**PROBLEM STATEMENT**.
Lines before the one containing "set_input_delay 0.6825 -clock" are left out; return that line and every line after it exactly, through the end of the data below.

**DATA SHOWN**.
===== config.mk =====
export PLATFORM = sky130hd
export DESIGN_NAME = branch_predict_resolve
export DESIGN_NICKNAME = d
export VERILOG_FILES = /design/src/rtl/core_pkg.sv /design/src/rtl/sat_counter_bank.sv /design/src/rtl/branch_predict_resolve.sv
export SDC_FILE = /design/constraint.sdc
export NUM_CORES = 1
export LEC_CHECK = 0
export CORE_ASPECT_RATIO = 1.25
export CORE_MARGIN = 2
export CORE_UTILIZATION = 32
export DETAILED_ROUTE_END_ITERATION = 8
export PLACE_DENSITY = 0.48
export SYNTH_ARGS = -nofsm -noshare
export SYNTH_HDL_FRONTEND = slang
export SYNTH_SLANG_ARGS = --single-unit
export TNS_END_PERCENT = 30

===== constraint.sdc =====
create_clock -name clk -period 4.55 [get_ports clk]
set_clock_uncertainty 0.05 [all_clocks]
set_input_delay 0.6825 -clock clk [delete_from_list [all_inputs] [get_ports clk]]
set_output_delay 0.6825 -clock clk [all_outputs]
set_load 0.02 [all_outputs]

**SOLUTION TO THE EXERCISE**.
set_input_delay 0.6825 -clock clk [delete_from_list [all_inputs] [get_ports clk]]
set_output_delay 0.6825 -clock clk [all_outputs]
set_load 0.02 [all_outputs]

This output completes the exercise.